Cela peut produire quelque chose qui leur ressemble beaucoup. L'anxiété sévère altère la concentration et la mémoire de travail, provoque de l'agitation et perturbe le sommeil, ce qui est proche de la présentation superficielle du TDAH. La différence réside dans ce que fait l'attention. Dans l'anxiété, elle est capturée, tirée à plusieurs reprises vers une inquiétude spécifique. Dans le TDAH, elle est désancrée, s'éloignant de l'inquiétude aussi facilement que de tout autre sujet.
Le TDAH peut-il causer de l'anxiété ?
Oui, et c'est une voie courante vers un diagnostic tardif. Des années de délais manqués, d'objets perdus, de performances imprévisibles et d'être dit que vous ne vous appliquez pas donnent à une personne beaucoup de raisons de se sentir appréhensive, et l'anxiété est une réponse raisonnable à un véritable parcours. Ce type d'anxiété a tendance à s'améliorer seulement partiellement lorsqu'il est traité seul, car ce qui la génère reste intact.
Est-ce que cela a de l'importance lequel c'est ?
Cela modifie ce qui est proposé. La thérapie cognitivo-comportementale ciblant l'inquiétude est la pierre angulaire des troubles anxieux et ne traitera pas une difficulté d'attention présente depuis l'enfance. L'évaluation et le traitement du TDAH suivent un parcours différent. Lorsque les deux sont présents, il est conseillé de traiter d'abord la condition la plus invalidante, ce qui est une décision pour un clinicien plutôt qu'une règle fixe.

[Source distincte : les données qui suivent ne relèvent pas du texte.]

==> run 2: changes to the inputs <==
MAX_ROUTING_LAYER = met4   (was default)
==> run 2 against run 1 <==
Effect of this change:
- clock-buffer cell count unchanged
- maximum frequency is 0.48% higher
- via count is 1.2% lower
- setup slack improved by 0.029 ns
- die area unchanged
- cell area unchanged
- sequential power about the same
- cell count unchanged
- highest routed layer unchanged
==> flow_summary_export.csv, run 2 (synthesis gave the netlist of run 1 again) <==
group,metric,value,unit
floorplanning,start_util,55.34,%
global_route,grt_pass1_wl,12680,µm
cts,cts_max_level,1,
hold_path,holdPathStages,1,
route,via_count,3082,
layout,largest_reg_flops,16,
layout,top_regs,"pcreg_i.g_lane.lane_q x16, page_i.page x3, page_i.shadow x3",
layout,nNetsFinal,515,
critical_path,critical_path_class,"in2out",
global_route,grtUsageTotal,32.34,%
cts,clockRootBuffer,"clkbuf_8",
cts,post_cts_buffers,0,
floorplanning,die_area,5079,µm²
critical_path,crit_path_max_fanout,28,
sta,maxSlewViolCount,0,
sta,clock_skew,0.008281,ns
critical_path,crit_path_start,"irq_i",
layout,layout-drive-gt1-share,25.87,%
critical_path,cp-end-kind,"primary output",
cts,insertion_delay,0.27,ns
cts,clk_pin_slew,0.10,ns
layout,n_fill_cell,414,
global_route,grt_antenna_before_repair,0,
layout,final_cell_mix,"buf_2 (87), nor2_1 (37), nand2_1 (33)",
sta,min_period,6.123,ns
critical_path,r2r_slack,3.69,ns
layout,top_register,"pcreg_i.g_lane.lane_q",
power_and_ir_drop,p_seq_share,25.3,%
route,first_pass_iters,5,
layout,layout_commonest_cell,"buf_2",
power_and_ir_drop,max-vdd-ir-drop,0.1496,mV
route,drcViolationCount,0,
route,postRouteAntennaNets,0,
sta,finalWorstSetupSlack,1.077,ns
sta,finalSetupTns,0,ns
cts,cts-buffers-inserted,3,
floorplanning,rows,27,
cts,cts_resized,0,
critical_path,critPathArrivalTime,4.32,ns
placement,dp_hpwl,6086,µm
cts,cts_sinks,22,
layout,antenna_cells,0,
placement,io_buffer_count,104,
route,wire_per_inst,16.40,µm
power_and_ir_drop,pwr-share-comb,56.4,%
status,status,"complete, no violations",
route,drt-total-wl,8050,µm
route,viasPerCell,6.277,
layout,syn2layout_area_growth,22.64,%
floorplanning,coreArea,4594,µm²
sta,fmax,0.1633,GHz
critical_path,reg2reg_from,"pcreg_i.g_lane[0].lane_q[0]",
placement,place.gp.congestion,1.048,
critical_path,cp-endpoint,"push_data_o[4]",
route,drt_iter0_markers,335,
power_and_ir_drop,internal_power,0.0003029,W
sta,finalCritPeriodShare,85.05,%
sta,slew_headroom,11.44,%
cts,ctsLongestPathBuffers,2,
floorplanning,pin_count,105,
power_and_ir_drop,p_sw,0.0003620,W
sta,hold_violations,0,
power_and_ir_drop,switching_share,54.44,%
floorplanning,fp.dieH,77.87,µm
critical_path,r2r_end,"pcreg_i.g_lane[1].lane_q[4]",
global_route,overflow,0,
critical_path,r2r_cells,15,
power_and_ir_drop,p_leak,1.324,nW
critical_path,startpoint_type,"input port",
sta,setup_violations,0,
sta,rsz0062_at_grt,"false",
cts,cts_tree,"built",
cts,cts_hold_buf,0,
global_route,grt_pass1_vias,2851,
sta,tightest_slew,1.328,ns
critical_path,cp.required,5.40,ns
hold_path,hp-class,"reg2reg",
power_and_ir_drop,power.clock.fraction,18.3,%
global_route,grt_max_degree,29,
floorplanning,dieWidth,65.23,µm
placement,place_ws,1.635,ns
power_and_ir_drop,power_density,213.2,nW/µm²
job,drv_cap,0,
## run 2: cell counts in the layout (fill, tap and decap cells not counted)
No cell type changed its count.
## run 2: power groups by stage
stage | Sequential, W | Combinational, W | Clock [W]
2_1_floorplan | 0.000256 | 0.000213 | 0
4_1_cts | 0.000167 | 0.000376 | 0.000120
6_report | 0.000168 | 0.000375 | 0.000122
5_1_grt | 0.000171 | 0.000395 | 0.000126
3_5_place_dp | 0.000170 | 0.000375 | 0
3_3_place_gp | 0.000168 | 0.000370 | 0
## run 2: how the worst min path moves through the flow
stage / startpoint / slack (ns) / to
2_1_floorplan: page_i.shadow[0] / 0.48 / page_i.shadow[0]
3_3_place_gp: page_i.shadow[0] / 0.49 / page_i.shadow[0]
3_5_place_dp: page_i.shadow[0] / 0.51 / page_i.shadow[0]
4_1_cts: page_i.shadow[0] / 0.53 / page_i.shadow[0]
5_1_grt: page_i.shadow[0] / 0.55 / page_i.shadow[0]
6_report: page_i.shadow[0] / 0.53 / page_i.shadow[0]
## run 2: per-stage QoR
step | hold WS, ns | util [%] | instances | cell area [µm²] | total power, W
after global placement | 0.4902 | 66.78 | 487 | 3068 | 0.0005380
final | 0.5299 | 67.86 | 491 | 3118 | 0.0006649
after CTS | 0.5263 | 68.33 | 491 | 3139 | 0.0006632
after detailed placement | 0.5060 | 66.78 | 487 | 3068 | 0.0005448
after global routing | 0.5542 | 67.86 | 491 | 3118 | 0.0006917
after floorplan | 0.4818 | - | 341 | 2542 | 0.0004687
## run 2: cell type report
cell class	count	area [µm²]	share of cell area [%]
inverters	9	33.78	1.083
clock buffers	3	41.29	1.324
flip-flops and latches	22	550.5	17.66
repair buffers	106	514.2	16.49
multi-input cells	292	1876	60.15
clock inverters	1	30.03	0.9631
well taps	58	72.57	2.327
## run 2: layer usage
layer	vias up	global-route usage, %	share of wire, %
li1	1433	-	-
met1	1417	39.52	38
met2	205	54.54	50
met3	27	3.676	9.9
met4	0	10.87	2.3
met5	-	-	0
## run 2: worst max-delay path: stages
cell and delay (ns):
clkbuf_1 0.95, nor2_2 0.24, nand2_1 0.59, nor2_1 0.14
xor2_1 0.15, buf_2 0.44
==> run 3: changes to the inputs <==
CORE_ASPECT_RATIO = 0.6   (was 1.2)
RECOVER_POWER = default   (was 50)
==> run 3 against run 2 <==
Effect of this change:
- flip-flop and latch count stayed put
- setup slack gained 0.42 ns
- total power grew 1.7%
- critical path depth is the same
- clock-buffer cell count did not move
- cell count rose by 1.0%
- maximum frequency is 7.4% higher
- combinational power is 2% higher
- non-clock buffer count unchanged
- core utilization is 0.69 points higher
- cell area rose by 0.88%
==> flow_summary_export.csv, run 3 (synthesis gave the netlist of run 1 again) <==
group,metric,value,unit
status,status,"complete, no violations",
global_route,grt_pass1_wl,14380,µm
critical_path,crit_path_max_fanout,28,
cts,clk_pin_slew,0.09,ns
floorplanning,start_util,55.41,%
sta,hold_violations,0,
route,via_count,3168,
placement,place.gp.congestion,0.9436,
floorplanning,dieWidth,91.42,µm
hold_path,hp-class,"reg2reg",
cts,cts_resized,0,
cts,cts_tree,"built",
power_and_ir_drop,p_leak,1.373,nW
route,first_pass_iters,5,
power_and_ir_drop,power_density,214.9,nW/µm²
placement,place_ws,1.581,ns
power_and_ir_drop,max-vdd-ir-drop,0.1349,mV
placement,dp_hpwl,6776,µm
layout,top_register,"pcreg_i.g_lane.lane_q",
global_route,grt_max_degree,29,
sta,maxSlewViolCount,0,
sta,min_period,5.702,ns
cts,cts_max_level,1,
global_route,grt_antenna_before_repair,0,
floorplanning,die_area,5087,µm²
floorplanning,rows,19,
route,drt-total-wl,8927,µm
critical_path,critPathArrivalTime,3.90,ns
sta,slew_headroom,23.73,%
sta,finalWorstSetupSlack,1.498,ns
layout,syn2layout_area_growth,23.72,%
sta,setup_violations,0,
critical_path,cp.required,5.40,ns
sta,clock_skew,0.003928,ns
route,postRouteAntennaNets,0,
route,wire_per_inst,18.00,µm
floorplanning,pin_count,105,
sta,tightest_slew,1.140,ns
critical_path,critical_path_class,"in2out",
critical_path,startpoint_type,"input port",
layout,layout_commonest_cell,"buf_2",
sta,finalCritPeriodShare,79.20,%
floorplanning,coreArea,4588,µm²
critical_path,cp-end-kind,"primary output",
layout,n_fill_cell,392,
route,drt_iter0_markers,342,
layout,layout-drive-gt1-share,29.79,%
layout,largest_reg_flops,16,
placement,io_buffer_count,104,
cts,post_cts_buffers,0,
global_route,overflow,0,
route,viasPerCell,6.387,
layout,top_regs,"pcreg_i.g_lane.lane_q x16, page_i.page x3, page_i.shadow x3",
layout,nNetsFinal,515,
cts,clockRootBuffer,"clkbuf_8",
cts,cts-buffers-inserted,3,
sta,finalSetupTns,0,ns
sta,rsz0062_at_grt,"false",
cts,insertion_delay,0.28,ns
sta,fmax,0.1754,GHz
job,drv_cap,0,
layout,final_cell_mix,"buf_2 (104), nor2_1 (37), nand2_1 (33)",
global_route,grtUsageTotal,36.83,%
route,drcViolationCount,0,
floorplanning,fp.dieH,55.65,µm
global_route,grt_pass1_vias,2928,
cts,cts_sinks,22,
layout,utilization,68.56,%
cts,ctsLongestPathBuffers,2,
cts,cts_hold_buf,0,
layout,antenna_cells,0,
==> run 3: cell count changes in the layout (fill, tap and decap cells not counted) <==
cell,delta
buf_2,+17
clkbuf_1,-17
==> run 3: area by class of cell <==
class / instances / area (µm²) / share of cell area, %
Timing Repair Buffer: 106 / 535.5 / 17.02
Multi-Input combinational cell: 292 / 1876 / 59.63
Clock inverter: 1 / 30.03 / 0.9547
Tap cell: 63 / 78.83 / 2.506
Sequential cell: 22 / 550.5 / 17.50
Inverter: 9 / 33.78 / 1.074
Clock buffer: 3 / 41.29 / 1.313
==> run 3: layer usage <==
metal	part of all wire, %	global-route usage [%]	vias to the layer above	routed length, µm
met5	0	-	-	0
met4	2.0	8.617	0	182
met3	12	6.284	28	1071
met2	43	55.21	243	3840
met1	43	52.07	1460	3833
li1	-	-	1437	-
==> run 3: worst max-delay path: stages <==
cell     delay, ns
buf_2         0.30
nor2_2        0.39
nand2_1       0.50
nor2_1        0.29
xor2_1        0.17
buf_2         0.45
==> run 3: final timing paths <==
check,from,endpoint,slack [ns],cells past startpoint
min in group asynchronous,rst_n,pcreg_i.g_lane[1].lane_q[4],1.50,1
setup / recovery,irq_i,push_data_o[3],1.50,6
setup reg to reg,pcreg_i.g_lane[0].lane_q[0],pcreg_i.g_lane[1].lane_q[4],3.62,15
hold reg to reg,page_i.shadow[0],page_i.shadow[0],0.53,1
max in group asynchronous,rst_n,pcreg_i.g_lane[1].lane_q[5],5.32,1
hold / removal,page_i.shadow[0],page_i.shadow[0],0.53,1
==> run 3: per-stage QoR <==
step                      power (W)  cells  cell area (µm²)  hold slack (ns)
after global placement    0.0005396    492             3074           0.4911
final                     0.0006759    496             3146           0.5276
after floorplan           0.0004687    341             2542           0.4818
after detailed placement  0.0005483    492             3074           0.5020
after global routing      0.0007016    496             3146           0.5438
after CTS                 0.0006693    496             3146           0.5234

Can you have both ADHD and anxiety?
Fréquemment, les troubles de l'humeur et d'anxiété sont parmi les conditions les plus courantes qui surviennent avec le TDAH chez l'adulte. Avoir les deux n'est pas une contradiction à résoudre ni un signe que l'un des diagnostics est erroné. Cela signifie que traiter l'un et constater une légère amélioration n'est pas une preuve que l'autre est absent, ce qui est exactement l'interprétation qui maintient les gens bloqués pendant des années.